Avevo
undici anni, quando nello spazio ci andò Valentina Tereškova.
Il cuore battè forte per
lei, come aveva già fatto, tre anni prima, per Jurij Gagarin e, prima ancora,
per la cagnetta Laika.
Era bello e misterioso
quel loro girare insieme alle stelle.
E, anche negli anni
seguenti, me li immaginavo, sia lui e lei, non solo belli, ma proprio perfetti,
l’incarnazione di quell’ideale del kalos kagathos che cominciava, col greco, ad
affacciarsi nella mia vita.
C’è un particolare fastidioso
nella mia memoria su Valentina Tereškova. Su un giornale cui mia madre era
abbonata apparve (non so l’anno) una foto con una didascalia che trovai stupida.

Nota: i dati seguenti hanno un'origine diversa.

`config.mk`:
```
export PLATFORM = sky130hd
export DESIGN_NAME = reg_trigger_qualifier
export DESIGN_NICKNAME = d
export VERILOG_FILES = /design/src/rtl/reg_trigger_qualifier_pkg.sv /design/src/rtl/reg_trigger_qualifier_fsm.sv /design/src/rtl/reg_trigger_qualifier.sv
export SDC_FILE = /design/constraint.sdc
export NUM_CORES = 1
export LEC_CHECK = 0
export BUFFER_PORTS_ARGS = -buffer_cell sky130_fd_sc_hd__buf_2
export CORE_ASPECT_RATIO = 0.7
export CORE_UTILIZATION = 40
export DETAILED_ROUTE_END_ITERATION = 6
export SKIP_CTS_REPAIR_TIMING = 1
export SKIP_LAST_GASP = 1
export SLEW_MARGIN = 20
export SYNTH_ARGS = -nofsm -noshare
export SYNTH_HDL_FRONTEND = slang
export SYNTH_SLANG_ARGS = --single-unit
```
`constraint.sdc`:
```
create_clock -name clk -period 4.6 [get_ports clk]
set_input_delay 0 -clock clk [delete_from_list [all_inputs] [get_ports clk]]
set_output_delay 0 -clock clk [all_outputs]
set_load 0.02 [all_outputs]
```
$ cat src/rtl/pipe_addsub.sv
// pipe_addsub: pipelined ripple-carry adder/subtractor, one CHUNK per stage.
// Ports: clk, rst_n (async low); in_valid/in_ready, a, b, cin, sub in;
// out_valid/out_ready, sum, cout, ovf out; sat in with PIPE_ADDSUB_SAT_EN.
module pipe_addsub #(
   parameter int WIDTH  = 16,
   parameter int STAGES = 4
) (
   input  logic             clk,
   input  logic             rst_n,
   input  logic             in_valid,
   output logic             in_ready,
   input  logic [WIDTH-1:0] a,
   input  logic [WIDTH-1:0] b,
   input  logic             cin,
   input  logic             sub,
`ifdef PIPE_ADDSUB_SAT_EN
   input  logic             sat,
`endif
   output logic             out_valid,
   input  logic             out_ready,
   output logic [WIDTH-1:0] sum,
   output logic             cout,
   output logic             ovf
);

   localparam int CHUNK = WIDTH / STAGES;
   localparam int LAST  = STAGES - 1;

   logic             v_q [STAGES];
   logic             v_d [STAGES];
   logic [WIDTH-1:0] a_q [STAGES];
   logic [WIDTH-1:0] a_d [STAGES];
   logic [WIDTH-1:0] b_q [STAGES];
   logic [WIDTH-1:0] b_d [STAGES];
   logic [WIDTH-1:0] s_q [STAGES];
   logic [WIDTH-1:0] s_d [STAGES];
   logic             c_q [STAGES];
   logic             c_d [STAGES];
`ifdef PIPE_ADDSUB_SAT_EN
   logic             sat_q [STAGES];
   logic             sat_d [STAGES];
`endif
   logic             ovf_q;
   logic             ovf_d;
   logic             stall;

   // Whole pipeline freezes only when a finished result is refused.
   assign stall    = v_q[LAST] && !out_ready;
   assign in_ready = !stall;

   always_comb begin : stage_logic
      logic             vi;
      logic             ci;
      logic             c;
      logic             cm;
      logic [WIDTH-1:0] ai;
      logic [WIDTH-1:0] bi;
      logic [WIDTH-1:0] s;
`ifdef PIPE_ADDSUB_SAT_EN
      logic             sti;
`endif
      int               idx;
      ovf_d = 1'b0;
      for (int k = 0; k < STAGES; k++) begin
         if (k == 0) begin
            vi = in_valid;
            ai = a;
            // Subtract as A + ~B + ~borrow.
            bi = sub ? ~b : b;
            ci = sub ? ~cin : cin;
            s  = '0;
`ifdef PIPE_ADDSUB_SAT_EN
            sti = sat;
`endif
         end else begin
            vi = v_q[k-1];
            ai = a_q[k-1];
            bi = b_q[k-1];
            ci = c_q[k-1];
            s  = s_q[k-1];
`ifdef PIPE_ADDSUB_SAT_EN
            sti = sat_q[k-1];
`endif
         end
         c  = ci;
         cm = ci;
         for (int i = 0; i < CHUNK; i++) begin
            idx    = k * CHUNK + i;
            cm     = c;
            s[idx] = ai[idx] ^ bi[idx] ^ c;
            c      = (ai[idx] & bi[idx]) | (c & (ai[idx] ^ bi[idx]));
         end
         v_d[k] = vi;
         a_d[k] = ai;
         b_d[k] = bi;
         s_d[k] = s;
         c_d[k] = c;
`ifdef PIPE_ADDSUB_SAT_EN
         sat_d[k] = sti;
`endif
         // Last chunk holds the MSB: cm is carry into it, c out of it.
         if (k == LAST) ovf_d = cm ^ c;
      end
   end

   always_ff @(posedge clk or negedge rst_n) begin
      if (!rst_n) begin
         for (int k = 0; k < STAGES; k++) begin
            v_q[k] <= 1'b0;
            a_q[k] <= '0;
            b_q[k] <= '0;
            s_q[k] <= '0;
            c_q[k] <= 1'b0;
`ifdef PIPE_ADDSUB_SAT_EN
            sat_q[k] <= 1'b0;
`endif
         end
         ovf_q <= 1'b0;
      end else if (!stall) begin
         v_q   <= v_d;
         a_q   <= a_d;
         b_q   <= b_d;
         s_q   <= s_d;
         c_q   <= c_d;
`ifdef PIPE_ADDSUB_SAT_EN
         sat_q <= sat_d;
`endif
         ovf_q <= ovf_d;
      end
   end

   assign out_valid = v_q[LAST];
   assign cout      = c_q[LAST];
   assign ovf       = ovf_q;

`ifdef PIPE_ADDSUB_SAT_EN
   // Clamp toward the true sign, which is the inverse of the wrapped MSB.
   always_comb begin
      sum = s_q[LAST];
      if (sat_q[LAST] && ovf_q) begin
         sum = {~s_q[LAST][WIDTH-1], {(WIDTH-1){s_q[LAST][WIDTH-1]}}};
      end
   end
`else
   assign sum = s_q[LAST];
`endif

   // Operand copies leaving the last stage are not needed downstream.
   logic unused_ops;
   assign unused_ops = ^{a_q[LAST], b_q[LAST]};

endmodule
$ cat src/rtl/fsk_pkg.sv
// Definitions shared by the FSK modulator and demodulator: FSM state encoding,
// the default tone/symbol timing both ends must agree on, and a tolerance-band helper.
package fsk_pkg;

    typedef enum logic [1:0] {
        ST_IDLE    = 2'd0,
        ST_ACQUIRE = 2'd1,
        ST_TRACK   = 2'd2
    } fsk_state_e;

    localparam int unsigned FSK_HALF_H  = 32'd4;
    localparam int unsigned FSK_HALF_L  = 32'd8;
    localparam int unsigned FSK_TOL     = 32'd1;
    localparam int unsigned FSK_SYM_LEN = 32'd32;

    // True when |val - centre| <= tol; evaluated one bit wider so nothing wraps.
    function automatic logic in_band(
        input logic [15:0] val,
        input logic [15:0] centre,
        input logic [15:0] tol
    );
        logic [16:0] val_w;
        logic [16:0] centre_w;
        logic [16:0] tol_w;
        val_w    = {1'b0, val};
        centre_w = {1'b0, centre};
        tol_w    = {1'b0, tol};
        in_band  = ((val_w + tol_w) >= centre_w) && (val_w <= (centre_w + tol_w));
    endfunction

endpackage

Non ricordo le parole esatte, ma il senso era: “E’ andata nello
spazio, ma, se vuole un figlio, deve tornare sulla terra”. Come se la maternità fosse la giusta diminutio d'aver tanto osato..
Dopo più di cinquanta
anni, nello spazio ci va una donna italiana.
Stavolta, le immagini e
le notizie sono così continue che, più che immaginarla
può sembrare quasi di conoscerla.
Resta che è bellissimo
quel suo sorriso nel cielo.
Arricchisce la bellezza del blu notte punteggiato
di stelle.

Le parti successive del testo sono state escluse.